───── Source data
Source: an optimization exercise on an open RTL-to-GDS flow (aim: small area). Production flows keep margins and buffers that such runs may drop.
The RTL was checked by simulation tests, not by an equivalence proof against the original design.
Power is estimated from default activity; no workload was simulated.

## ox_decim
module ox_decim (
    input  wire        clk,
    input  wire        rst,           
    input  wire        start,         
    input  wire        stop,          
    input  wire        bit_valid,     
    input  wire        bit_in,        
    input  wire        coef_we,       
    input  wire [3:0]  coef_addr,     
    input  wire [31:0] coef_data,     
    output reg         out_valid,
    output wire [31:0] out_data,
    output wire        out_settled,
    output reg         running,
    output reg         coef_err
);
    localparam [4:0] K_SETTLE = 5'd18;
    wire [191:0] coef1;
    wire [191:0] coef2;
    wire coef_wr = ~rst & coef_we & ~running;
    always @(posedge clk)
        coef_err <= ~rst & coef_we & running;
    genvar w;
    generate
        for (w = 0; w < 6; w = w + 1) begin : gw
            reg [31:0] a1, a2;      
            always @(posedge clk) begin
                if (coef_wr & (coef_addr == w))
                    a1 <= coef_data;
                if (coef_wr & (coef_addr == 8 + w))
                    a2 <= coef_data;
            end
            assign coef1[32*w +: 32] = a1;
            assign coef2[32*w +: 32] = a2;
        end
    endgenerate
    wire clear  = rst | start | stop;
    wire accept = running & bit_valid & ~clear;
    always @(posedge clk) begin
        if (rst)
            running <= 1'b0;
        else if (start)
            running <= 1'b1;
        else if (stop)
            running <= 1'b0;
    end
    reg  [4:0] ph;
    wire       ph0  = (ph == 5'd0);
    wire       ph31 = (ph == 5'd31);
    always @(posedge clk)
        ph <= rst ? 5'd0 : ph + 5'd1;
    reg  [29:0] I1, I2, I3, I4, D;
    reg  [5:0]  bitcnt;
  ...
clock: 25.0 ns
lec_check: 0
cap_margin: 20
core_margin: 2
core_utilization: 60
slew_margin: 20
standard.sh (not shown) runs the stock make flow with config.mk's settings and CLKGATE_MAP_FILE= SYNTH_SCRIPT=/design/flow/synth_recipe.tcl, a recipe that flattens the netlist after the stock synthesis.
==> flow/flow/run.sh <==
#!/bin/bash
# Layout: the standard flow (standard.sh), with two changes to how it is
# made: the clock tree is built from clkbuf_16 leaf clusters without dummy
# balancing loads, and the port buffers are the smallest buffer cell.
set -euo pipefail
export CTS_ARGS="-sink_clustering_enable -repair_clock_nets -dont_use_dummy_load -buf_list sky130_fd_sc_hd__clkbuf_16 -sink_clustering_size 36 -sink_clustering_max_diameter 45"
export BUFFER_PORTS_ARGS="-buffer_cell sky130_fd_sc_hd__buf_1"
bash standard.sh > standard.log 2>&1
The baseline ran to the end with no violations.
Edit:
--- a/flow/flow/run.sh
+++ b/flow/flow/run.sh
@@ -6 +6 @@
-export CTS_ARGS="-sink_clustering_enable -repair_clock_nets -dont_use_dummy_load -buf_list sky130_fd_sc_hd__clkbuf_16 -sink_clustering_size 36 -sink_clustering_max_diameter 45"
+export CTS_ARGS="-sink_clustering_enable -repair_clock_nets -dont_use_dummy_load -buf_list sky130_fd_sc_hd__clkbuf_16 -sink_clustering_size 24 -sink_clustering_max_diameter 100"
Outcome: Utilization decreases by 1.5 points; cell area drops by 2.3%; wire length fell by 1.6%.
Edit:
--- a/flow/flow/run.sh
+++ b/flow/flow/run.sh
@@ -6 +6 @@
-export CTS_ARGS="-sink_clustering_enable -repair_clock_nets -dont_use_dummy_load -buf_list sky130_fd_sc_hd__clkbuf_16 -sink_clustering_size 24 -sink_clustering_max_diameter 100"
+export CTS_ARGS="-sink_clustering_enable -repair_clock_nets -dont_use_dummy_load -buf_list sky130_fd_sc_hd__clkbuf_16 -sink_clustering_size 30 -sink_clustering_max_diameter 60"
The new run passed the timing, DRC and antenna checks.
Clock-buffer cell count goes up by 22.
Global-route usage goes up by 0.21 points.
Sequential power hardly moves.

ox_decim, a different RTL version from the one above (not shown whole).
Size in the first run: about 3800 cells after synthesis, about 79 I/O pins, about 0.058 sq mm of cells after synthesis.
// ox_decim
module ox_decim (
    input  wire        clk,
    input  wire        rst,           
    input  wire        start,         
    input  wire        stop,          
    input  wire        bit_valid,     
    input  wire        bit_in,        
    input  wire        coef_we,       
    input  wire [3:0]  coef_addr,     
    input  wire [31:0] coef_data,     
    output reg         out_valid,
    output wire [31:0] out_data,
    output wire        out_settled,
    output reg         running,
    output reg         coef_err
);
    localparam [4:0] K_SETTLE = 5'd18;
    wire [191:0] coef1;
    wire [191:0] coef2;
    wire coef_wr = ~rst & coef_we & ~running;
    always @(posedge clk)
        coef_err <= ~rst & coef_we & running;
    genvar w;
    generate
        for (w = 0; w < 6; w = w + 1) begin : gw
            reg [31:0] a1, a2;      
            always @(posedge clk) begin
                if (coef_wr & (coef_addr == w))
                    a1 <= coef_data;
                if (coef_wr & (coef_addr == 8 + w))
                    a2 <= coef_data;
            end
  ...
==> flow/config.mk <==
export PLATFORM = sky130hd
export DESIGN_NAME = ox_decim
export DESIGN_NICKNAME = ox_decim
export VERILOG_FILES = /design/flow/design.v
export SDC_FILE = /design/flow/constraint.sdc
export NUM_CORES = 4
export LEC_CHECK = 0
export CAP_MARGIN = 20
export CORE_MARGIN = 2
export CORE_UTILIZATION = 70
export SLEW_MARGIN = 20
==> flow/constraint.sdc <==
create_clock -name core_clock -period 25.0 [get_ports {clk}]
set_input_delay 5.0000 -clock core_clock [delete_from_list [all_inputs] [get_ports {clk}]]
set_output_delay 5.0000 -clock core_clock [all_outputs]
set_load 0.01 [all_outputs]
==> flow/flow/run.sh <==
#!/bin/bash
# Layout: the standard flow (standard.sh), with two changes to how it is
# made: the clock tree is built from clkbuf_16 leaf clusters without dummy
# balancing loads, and the port buffers are the smallest buffer cell.
set -euo pipefail
export CTS_ARGS="-sink_clustering_enable -repair_clock_nets -dont_use_dummy_load -buf_list sky130_fd_sc_hd__clkbuf_16 -sink_clustering_size 24 -sink_clustering_max_diameter 100"
export BUFFER_PORTS_ARGS="-buffer_cell sky130_fd_sc_hd__buf_1"
bash standard.sh > standard.log 2>&1
Next try:
Settings changed: CORE_UTILIZATION 70 to 60.
Global-route usage shrinks by 3.1 points.
Sequential power stays flat.
Core utilization shrinks by 10 points.

ox_decim, a different RTL version from the one above (not shown whole).
For scale: ~1,900 flip-flops, ~79 I/O pins.
// ox_decim
module ox_decim (
    input  wire        clk,
    input  wire        rst,           
    input  wire        start,         
    input  wire        stop,          
    input  wire        bit_valid,     
    input  wire        bit_in,        
    input  wire        coef_we,       
    input  wire [3:0]  coef_addr,     
    input  wire [31:0] coef_data,     
    output reg         out_valid,
    output wire [31:0] out_data,
    output wire        out_settled,
    output reg         running,
    output reg         coef_err
);
Settings: LEC_CHECK=0, ABC_AREA=1, CAP_MARGIN=20, CORE_MARGIN=2, CORE_UTILIZATION=60, CTS_BUF_LIST=sky130_fd_sc_hd__clkbuf_16, CTS_CLUSTER_DIAMETER=100, CTS_CLUSTER_SIZE=24, SLEW_MARGIN=20; clock period 25.0 ns.
run.sh (not shown) runs the stock make flow with config.mk's settings and CLKGATE_MAP_FILE= SYNTH_SCRIPT=/design/flow/synth_recipe.tcl, a recipe that flattens the netlist after the stock synthesis.
Stock flow here: none of the scripts above is used.
The first run finished with timing, DRC and antenna clean.
Rerun with:
- CTS_CLUSTER_SIZE: 24 -> 30
Result: Synthesized area stays the same. Routed wire length decreases slightly. Setup slack improves by 0.025 ns. Cell count barely changes. Power falls by a few percent. Critical path depth is unchanged.

Setup of rev 12:
Another version of the RTL of ox_decim (not shown whole).
Size: roughly 1,900 flip-flops, roughly 79 I/O pins, roughly 64,000 µm² of cells after synthesis.
// ox_decim
module ox_decim (
    input  wire        clk,
    input  wire        rst,           
    input  wire        start,         
    input  wire        stop,          
    input  wire        bit_valid,     
    input  wire        bit_in,        
    input  wire        coef_we,       
    input  wire [3:0]  coef_addr,     
    input  wire [31:0] coef_data,     
    output reg         out_valid,
    output wire [31:0] out_data,
    output wire        out_settled,
    output reg         running,
    output reg         coef_err
);
    localparam [4:0] K_SETTLE = 5'd18;
    reg [191:0] coef1;
    reg [191:0] coef2;
    always @(posedge clk) begin
        coef_err <= 1'b0;
        if (rst) begin
            coef_err <= 1'b0;
        end else if (coef_we) begin
            if (running) begin
                coef_err <= 1'b1;
            end else if (coef_addr[2:0] <= 3'd5) begin
  ...
==> flow/config.mk <==
export PLATFORM = sky130hd
export DESIGN_NAME = ox_decim
export DESIGN_NICKNAME = ox_decim
export VERILOG_FILES = /design/flow/design.v
export SDC_FILE = /design/flow/constraint.sdc
export NUM_CORES = 4
export LEC_CHECK = 0
export CAP_MARGIN = 20
export CORE_MARGIN = 2
export CORE_UTILIZATION = 60
export CTS_BUF_LIST = sky130_fd_sc_hd__clkbuf_8
export CTS_CLUSTER_SIZE = 30
export SLEW_MARGIN = 20
==> flow/constraint.sdc <==
create_clock -name core_clock -period 25.0 [get_ports {clk}]
set_input_delay 5.0000 -clock core_clock [delete_from_list [all_inputs] [get_ports {clk}]]
set_output_delay 5.0000 -clock core_clock [all_outputs]
set_load 0.01 [all_outputs]
The final layout from rev 12, which completed every stage, passed the timing, DRC and antenna checks at the end of the flow.
> inputs changed (rev 12 -> rev 13)
--- a/flow/config.mk
+++ b/flow/config.mk
@@ -6,8 +6,9 @@
 export NUM_CORES = 4
 export LEC_CHECK = 0
+export ABC_AREA = 1
 export CAP_MARGIN = 20
 export CORE_MARGIN = 2
 export CORE_UTILIZATION = 60
-export CTS_BUF_LIST = sky130_fd_sc_hd__clkbuf_8
-export CTS_CLUSTER_SIZE = 30
+export CTS_BUF_LIST = sky130_fd_sc_hd__clkbuf_4
+export CTS_CLUSTER_SIZE = 16
 export SLEW_MARGIN = 20
--- outcome ---
Relative to rev 12, the minimum hold slack of rev 13 is lower by 0.021 ns.
Diff rev 12 and rev 13: area added between synthesis and finish lower in rev 13
Looking at combinational share of power, rev 13 sits above rev 12.

RTL: one of the versions met above, not the one the previous note started from.
Size: about 5200 cells after synthesis, roughly 1900 flip-flops, ~0.063 mm² of cells after synthesis.
clock: 25.0 ns
lec_check: 0
abc_area: 1
cap_margin: 20
core_margin: 2
core_utilization: 60
slew_margin: 20
standard.sh (not shown) runs the stock make flow with config.mk's settings and CLKGATE_MAP_FILE= SYNTH_SCRIPT=/design/flow/synth_recipe.tcl, a recipe that flattens the netlist after the stock synthesis.
Scripts as last shown in full above: flow/flow/run.sh
Then changed:
Settings changed: ABC_AREA 1 to default.
=> The changed run went through all stages and came out clean. Wire length went up by 1.0%. Setup slack gains 0.58 ns. Fmax went up by 2.8%. Global-route usage stays flat. Clock power barely changes. First-iteration DRC count went down by 1.5%.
──────────
Aim of the task: In the lines above, find the word "roughly" and copy every line it occurs in.

Response area:
Size: roughly 1,900 flip-flops, roughly 79 I/O pins, roughly 64,000 µm² of cells after synthesis.
Size: about 5200 cells after synthesis, roughly 1900 flip-flops, ~0.063 mm² of cells after synthesis.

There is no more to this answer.